約100mgのタバコ葉をエッペンチューブに入れた。
直ちに500μlのTRIzolを加え、ペッセルで完全にすりつぶした。
室温で5分間静置した。
100μlのクロロフォルムを加え、15秒間手で振ってよく攪拌した。室温に2－3分間静置した。
12000xg、4℃で10分間遠心分離した。
300μlの上澄み液を別のクリーンなエッペンチューブに移した。
250μlのイソプロパノールを加え、混合した。
10分間室温で静置した。
12000xg、4℃で10分間遠心分離した。
上澄み液をピペットマンで完全に吸い取った。この時、沈殿を吸わないように注意した。
RNAの沈殿に500μlの75％エタノールを加え、エッペンチューブを軽く傾けて内壁を洗った。激しく攪拌してはいけない。

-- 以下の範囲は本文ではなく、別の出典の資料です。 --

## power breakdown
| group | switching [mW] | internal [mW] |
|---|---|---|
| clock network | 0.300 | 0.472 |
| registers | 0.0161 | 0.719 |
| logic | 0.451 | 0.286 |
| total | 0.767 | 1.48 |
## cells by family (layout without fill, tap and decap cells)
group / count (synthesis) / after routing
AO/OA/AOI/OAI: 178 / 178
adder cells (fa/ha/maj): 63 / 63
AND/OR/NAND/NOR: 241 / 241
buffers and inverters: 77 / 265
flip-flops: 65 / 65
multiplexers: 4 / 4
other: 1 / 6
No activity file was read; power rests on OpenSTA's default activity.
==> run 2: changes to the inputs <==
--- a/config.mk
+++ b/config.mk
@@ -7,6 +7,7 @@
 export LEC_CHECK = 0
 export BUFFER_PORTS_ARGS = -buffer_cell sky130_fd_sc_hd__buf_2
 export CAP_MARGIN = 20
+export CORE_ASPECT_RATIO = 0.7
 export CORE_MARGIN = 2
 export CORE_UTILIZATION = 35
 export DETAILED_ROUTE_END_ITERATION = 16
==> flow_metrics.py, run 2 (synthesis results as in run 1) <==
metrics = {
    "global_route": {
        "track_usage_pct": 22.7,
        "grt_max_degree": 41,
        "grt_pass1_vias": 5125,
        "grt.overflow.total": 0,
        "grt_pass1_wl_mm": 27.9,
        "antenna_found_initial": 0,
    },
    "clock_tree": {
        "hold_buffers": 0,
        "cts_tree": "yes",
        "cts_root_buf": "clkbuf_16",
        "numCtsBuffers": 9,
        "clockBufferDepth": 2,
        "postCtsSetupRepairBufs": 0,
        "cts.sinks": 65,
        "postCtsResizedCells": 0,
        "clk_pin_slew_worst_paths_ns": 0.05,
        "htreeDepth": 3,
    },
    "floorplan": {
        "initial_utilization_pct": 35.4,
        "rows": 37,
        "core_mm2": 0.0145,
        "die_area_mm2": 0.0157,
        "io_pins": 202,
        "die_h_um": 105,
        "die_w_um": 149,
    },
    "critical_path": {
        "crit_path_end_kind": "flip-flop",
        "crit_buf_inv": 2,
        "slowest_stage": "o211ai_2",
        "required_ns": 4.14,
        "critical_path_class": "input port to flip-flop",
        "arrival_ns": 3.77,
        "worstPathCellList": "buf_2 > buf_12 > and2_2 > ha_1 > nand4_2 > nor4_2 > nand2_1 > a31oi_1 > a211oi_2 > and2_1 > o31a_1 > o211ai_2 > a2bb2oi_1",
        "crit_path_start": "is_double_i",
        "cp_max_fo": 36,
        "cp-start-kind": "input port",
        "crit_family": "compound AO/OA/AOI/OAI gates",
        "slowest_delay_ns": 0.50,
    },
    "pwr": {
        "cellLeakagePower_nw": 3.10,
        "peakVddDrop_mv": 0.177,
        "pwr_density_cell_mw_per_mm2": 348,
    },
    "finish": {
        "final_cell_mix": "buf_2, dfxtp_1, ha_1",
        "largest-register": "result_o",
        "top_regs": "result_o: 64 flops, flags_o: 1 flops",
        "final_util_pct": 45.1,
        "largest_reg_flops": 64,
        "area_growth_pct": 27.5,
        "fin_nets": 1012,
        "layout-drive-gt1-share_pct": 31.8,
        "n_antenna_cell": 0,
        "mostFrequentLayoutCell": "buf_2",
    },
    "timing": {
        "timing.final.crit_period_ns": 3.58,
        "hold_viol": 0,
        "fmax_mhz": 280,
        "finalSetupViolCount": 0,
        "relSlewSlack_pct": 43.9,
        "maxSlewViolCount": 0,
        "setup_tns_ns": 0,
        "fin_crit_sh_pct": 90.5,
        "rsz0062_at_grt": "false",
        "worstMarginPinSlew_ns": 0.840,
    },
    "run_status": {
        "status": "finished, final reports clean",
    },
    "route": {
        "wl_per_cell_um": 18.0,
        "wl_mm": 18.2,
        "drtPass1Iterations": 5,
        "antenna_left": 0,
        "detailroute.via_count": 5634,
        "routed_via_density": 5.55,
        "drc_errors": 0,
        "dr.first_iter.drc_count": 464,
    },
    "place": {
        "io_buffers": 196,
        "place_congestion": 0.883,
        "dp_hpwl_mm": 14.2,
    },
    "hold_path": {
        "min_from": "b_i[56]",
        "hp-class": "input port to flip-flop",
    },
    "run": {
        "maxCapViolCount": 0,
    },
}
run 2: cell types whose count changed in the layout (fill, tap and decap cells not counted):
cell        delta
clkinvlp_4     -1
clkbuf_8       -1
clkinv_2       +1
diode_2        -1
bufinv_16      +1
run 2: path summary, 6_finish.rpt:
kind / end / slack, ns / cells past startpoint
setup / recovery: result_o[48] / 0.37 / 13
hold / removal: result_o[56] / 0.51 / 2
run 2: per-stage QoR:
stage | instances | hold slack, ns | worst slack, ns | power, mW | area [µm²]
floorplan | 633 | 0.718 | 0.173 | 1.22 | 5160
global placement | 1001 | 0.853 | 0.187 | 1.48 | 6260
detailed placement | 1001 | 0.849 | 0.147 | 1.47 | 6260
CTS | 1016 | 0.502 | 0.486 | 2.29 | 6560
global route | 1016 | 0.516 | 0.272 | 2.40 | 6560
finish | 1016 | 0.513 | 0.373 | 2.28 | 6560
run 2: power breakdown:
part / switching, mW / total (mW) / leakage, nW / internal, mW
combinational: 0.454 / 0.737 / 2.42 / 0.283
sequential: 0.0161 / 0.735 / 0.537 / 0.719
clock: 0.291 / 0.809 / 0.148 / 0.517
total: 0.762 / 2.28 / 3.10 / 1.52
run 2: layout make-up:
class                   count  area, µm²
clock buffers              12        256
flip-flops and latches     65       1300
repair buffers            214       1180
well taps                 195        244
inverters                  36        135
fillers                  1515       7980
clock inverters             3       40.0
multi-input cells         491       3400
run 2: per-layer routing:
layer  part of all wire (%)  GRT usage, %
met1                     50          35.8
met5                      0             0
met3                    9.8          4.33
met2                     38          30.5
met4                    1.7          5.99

12000xg、4℃で5分間遠心分離し、上澄みを吸い取った。
5分間風乾した。
50μlのDWに溶解した。使用するまで、氷上に静置した。
サンプルを2μl取り、98μlの水で100倍希釈し、紫外線吸収を測定した(230,260,280nm)。
実験2 RT-PCR反応
各自のRNAサンプルを0.2μg /μlに希釈した。
PCRチューブにRT反応液9μlを入れた。
0.2μg /μlのRNAを1μl加えた。
反応液をピペットマンを使い静かに混合した。
スピンダウンをした。
PCR装置にセットした。
次の条件で逆転写反応を行った。
30℃ 10min
55℃ 25min
99℃ 5min
5℃ 5min
逆転写反応が終わったら、PCRチューブを氷上に置き、スピンダウン